The answer should be an exact repeat of the stretch of material below from the line containing "-- figures above: job 6205" through the line containing "core_utilization: 40".

▶ RECORDS SUPPLIED
↓↓↓

This design comes from an exercise in tuning for small area and a short achievable clock period on the open sky130 flow, not from production work. The RTL was checked by simulation tests, not by an equivalence proof against the original design. Power and IR drop assume default switching activity.

==> job 5098 <==
Design ycbcr_rgb_color_convert, start of the top module:
module ycbcr_rgb_color_convert
(
	input  logic                  clk,
	input  logic                  arst_n,
	input  logic                  start,
	output logic                  busy,
	input  logic [COMP_W-1:0]     comp0,
	input  logic [COMP_W-1:0]     comp1,
	input  logic [COMP_W-1:0]     comp2,
	input  logic                  frame_end,
	output logic                  done,
	output logic [COMP_W-1:0]     out0,
	output logic [COMP_W-1:0]     out1,
	output logic [COMP_W-1:0]     out2,
	output logic                  last_pixel,
	input  logic                  cfg_wr_en,
	input  logic [CFG_IDX_W-1:0]  cfg_index,
	input  logic [CFG_DATA_W-1:0] cfg_data
);
Settings: LEC_CHECK=0, CAP_MARGIN=20, CORE_MARGIN=2, CORE_UTILIZATION=55, PLACE_DENSITY=0.8, SETUP_SLACK_MARGIN=3.6, SLEW_MARGIN=20, SYNTH_HIERARCHICAL=1; clock period 6.5 ns.
standard.sh (not shown) runs the stock make flow with config.mk's settings and CLKGATE_MAP_FILE= SYNTH_SCRIPT=/design/flow/synth_recipe.tcl, a recipe that flattens the netlist after the stock synthesis.
==> flow/flow/run.sh <==
#!/bin/bash
# Layout flow: the standard ORFS flow (standard.sh, unchanged synthesis), with plain buffers
# (buf_1) instead of the default delay-cell buffers on the input and output ports. Each tool's
# full output is kept: ORFS's per-step logs under orfs/logs/, and make's own output in
# flow_make.log in this folder.
set -euo pipefail
bash standard.sh "BUFFER_PORTS_ARGS=-buffer_cell sky130_fd_sc_hd__buf_1" finish > flow_make.log 2>&1
test -s out/final.def
==> job 6205 (differences from job 5098) <==
--- a/flow/flow/run.sh
+++ b/flow/flow/run.sh
@@ -5,4 +5,4 @@
 # flow_make.log in this folder.
 set -euo pipefail
-bash standard.sh "BUFFER_PORTS_ARGS=-buffer_cell sky130_fd_sc_hd__buf_1" finish > flow_make.log 2>&1
+bash standard.sh "BUFFER_PORTS_ARGS=-buffer_cell sky130_fd_sc_hd__buf_1" RECOVER_POWER=100 finish > flow_make.log 2>&1
 test -s out/final.def
--- a/flow/config.mk
+++ b/flow/config.mk
@@ -8,6 +8,6 @@
 export CAP_MARGIN = 20
 export CORE_MARGIN = 2
-export CORE_UTILIZATION = 55
-export PLACE_DENSITY = 0.8
+export CORE_UTILIZATION = 40
+export CTS_BUF_LIST = sky130_fd_sc_hd__clkbuf_8
 export SETUP_SLACK_MARGIN = 3.6
 export SLEW_MARGIN = 20
==> job 8333 (differences from job 5098) <==
--- a/flow/config.mk
+++ b/flow/config.mk
@@ -8,7 +8,7 @@
 export CAP_MARGIN = 20
 export CORE_MARGIN = 2
-export CORE_UTILIZATION = 55
-export PLACE_DENSITY = 0.8
-export SETUP_SLACK_MARGIN = 3.6
+export CORE_UTILIZATION = 40
+export CTS_BUF_LIST = sky130_fd_sc_hd__clkbuf_8
+export SETUP_SLACK_MARGIN = 3.7
 export SLEW_MARGIN = 20
 export SYNTH_HIERARCHICAL = 1
==> impl_metrics.py <==
metrics = {
    "status": {
        "status": "timing/DRC/antenna clean",
    },
    "global_routing": {
        "grt_usage": 0.207,
        "grt_pass1_wl_microns": 53900,
    },
    "final_layout": {
        "layout-drive-gt1-share": 0.155,
        "multi_input_area_sq_um": 9330,
        "layout.cells.non_filler": 1824,
        "seq_share": 0.241,
        "register_area_sq_um": 3580,
    },
    "timing": {
        "drv_slew": 0,
        "clock_skew_ns": 0.0221,
        "max_freq_mhz": 353,
    },
    "placement": {
        "dpl_cell_area_sq_um": 13900,
        "dp_hpwl_microns": 25200,
    },
    "route": {
        "vias": 9534,
        "wl_met2_microns": 15600,
    },
    "pwr": {
        "p_leak_nw": 6.51,
        "p_clk_mw": 0.822,
    },
    "cts": {
        "cts_resized": 51,
        "root_buffer": "clkbuf_8",
    },
    "critical_path": {
        "worstSetupStartpoint": "u_ch0.u_dsel0.q$_DFF_P_",
    },
    "die": {
        "die_x_microns": 185,
    },
}
-- figures above: job 8333

==> impl_metrics.py <==
metrics = {
    "timing": {
        "clock_skew_ns": 0.0253,
        "drv_slew": 40,
        "max_freq_mhz": 250,
    },
    "status": {
        "failed_checks": "max-capacitance violations, max-slew violations",
        "status": "finished with violations",
    },
    "flow_run": {
        "cap_violations": 1,
    },
    "route": {
        "vias": 9568,
    },
    "final_layout": {
        "register_area_sq_um": 3560,
        "multi_input_area_sq_um": 9290,
    },
    "placement": {
        "dpl_cell_area_sq_um": 13800,
    },
}
-- figures above: job 6205

==> impl_metrics.py <==
metrics = {
    "placement": {
        "dpl_cell_area_sq_um": 13700,
    },
    "critical_path": {
        "worstSetupStartpoint": "u_ch0.u_dsel0.q$_DFF_P_",
    },
    "final_layout": {
        "multi_input_area_sq_um": 9310,
        "layout-drive-gt1-share": 0.147,
        "register_area_sq_um": 3570,
    },
    "route": {
        "wl_met2_microns": 16000,
        "vias": 9992,
    },
    "die": {
        "die_x_microns": 159,
    },
    "pwr": {
        "p_clk_mw": 1.06,
    },
    "cts": {
        "root_buffer": "clkbuf_16",
    },
    "status": {
        "status": "timing/DRC/antenna clean",
    },
    "timing": {
        "clock_skew_ns": 0.0141,
    },
}
-- figures above: job 5098


==> inputs of juniper <==
Starting RTL as in the previous note.
clock: 6.5 ns
lec_check: 0
cap_margin: 20
core_margin: 2
core_utilization: 40
cts_buf_list: sky130_fd_sc_hd__clkbuf_8
setup_slack_margin: 3.6
slew_margin: 20
synth_hierarchical: 1
tns_end_percent: 5
==> flow/flow/run.sh <==
#!/bin/bash
# Layout flow: the standard ORFS flow (standard.sh, unchanged synthesis), with plain buffers
# (buf_1) instead of the default delay-cell buffers on the input and output ports. Each tool's
# full output is kept: ORFS's per-step logs under orfs/logs/, and make's own output in
# flow_make.log in this folder.
set -euo pipefail
bash standard.sh "BUFFER_PORTS_ARGS=-buffer_cell sky130_fd_sc_hd__buf_1" finish > flow_make.log 2>&1
test -s out/final.def
==> indigo (differences from juniper) <==
--- a/flow/config.mk
+++ b/flow/config.mk
@@ -8,8 +8,6 @@
 export CAP_MARGIN = 20
 export CORE_MARGIN = 2
-export CORE_UTILIZATION = 40
-export CTS_BUF_LIST = sky130_fd_sc_hd__clkbuf_8
+export CORE_UTILIZATION = 55
 export SETUP_SLACK_MARGIN = 3.6
 export SLEW_MARGIN = 20
 export SYNTH_HIERARCHICAL = 1
-export TNS_END_PERCENT = 5
==> impl_metrics.ini <==
[drt]
routed-wl-met2_um = 15300
route.vias.total = 9344
detailed_routing_wirelength_on_met1_um = 15400

[finish]
layout.clock.cell_area_share = 0.0302
final_cell_mix = sky130_fd_sc_hd__fa_1 (170), sky130_fd_sc_hd__dfxtp_1 (142), sky130_fd_sc_hd__nand2_1 (117)
non_clock_buffer_area_share = 0.0314
layout.cell_area.non_filler_sq_um = 14500

[timing]
finClkSkew_ns = 0.0147

[die]
rows = 66

[power_and_ir_drop]
vdd_ir_drop_max_mv = 0.240

[status]
status = timing/DRC/antenna clean
-- figures above: juniper

==> impl_metrics.ini <==
[status]
status = timing/DRC/antenna clean

[power_and_ir_drop]
net-switching-power_mw = 4.21
vdd_ir_drop_max_mv = 0.306

[finish]
final-seq-area_sq_um = 3590
non_clock_buffer_area_share = 0.0396
layout.clock.cell_area_share = 0.0395
layout.cell_area.non_filler_sq_um = 14800

[clock_network]
cts_buffer_count = 17

[drt]
detailed_routing_wirelength_on_met1_um = 15200
route.vias.total = 9527

[worst_hold_path]
min_to = last_pixel

[timing]
hold_viol = 0
rsz_0062_raised_after_global_routing = true

[setup_path]
path_max_fanout = 11
-- figures above: indigo

port drivers added, routing unchanged:
The flow's constraints put no driver on any port. The routed layouts listed below were extracted and timed again, unchanged, in two steps.
Step 1, drivers: a clkbuf_16 drives clk and a buf_2 each remaining input, both assumed.
Step 2 also shifts input and output timing later by t, the mid clock arrival at the registers, as if the neighbouring blocks saw the same clock.
Three values: ideal ports, drivers, drivers and shift; two values: the first two.
run | t (ns) | setup slack, ns | worst setup path at the end | worst register clock-pin slew, ns | cell pins on the clock port's net
job 5098 | 0.484 | 3.574 / 3.574 / 3.238 | input to register | 0.08 / 0.08 | 1
job 6205 | 0.528 | 2.496 / 2.496 / 2.496 | register to register | 0.12 / 0.12 | 1
job 8333 | 0.546 | 3.667 / 3.667 / 3.253 | input to register | 0.12 / 0.12 | 1
juniper | 0.530 | 3.540 / 3.540 / 3.178 | input to register | 0.11 / 0.11 | 1
indigo | 0.477 | 3.627 / 3.627 / 3.231 | input to register | 0.09 / 0.09 | 1
For job 8333, which loses most, drivers alone change the setup slack by 0.000 ns; drivers and shift together by -0.414 ns.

↑↑↑

▶ SOLUTION BELOW
-- figures above: job 6205

==> impl_metrics.py <==
metrics = {
    "placement": {
        "dpl_cell_area_sq_um": 13700,
    },
    "critical_path": {
        "worstSetupStartpoint": "u_ch0.u_dsel0.q$_DFF_P_",
    },
    "final_layout": {
        "multi_input_area_sq_um": 9310,
        "layout-drive-gt1-share": 0.147,
        "register_area_sq_um": 3570,
    },
    "route": {
        "wl_met2_microns": 16000,
        "vias": 9992,
    },
    "die": {
        "die_x_microns": 159,
    },
    "pwr": {
        "p_clk_mw": 1.06,
    },
    "cts": {
        "root_buffer": "clkbuf_16",
    },
    "status": {
        "status": "timing/DRC/antenna clean",
    },
    "timing": {
        "clock_skew_ns": 0.0141,
    },
}
-- figures above: job 5098


==> inputs of juniper <==
Starting RTL as in the previous note.
clock: 6.5 ns
lec_check: 0
cap_margin: 20
core_margin: 2
core_utilization: 40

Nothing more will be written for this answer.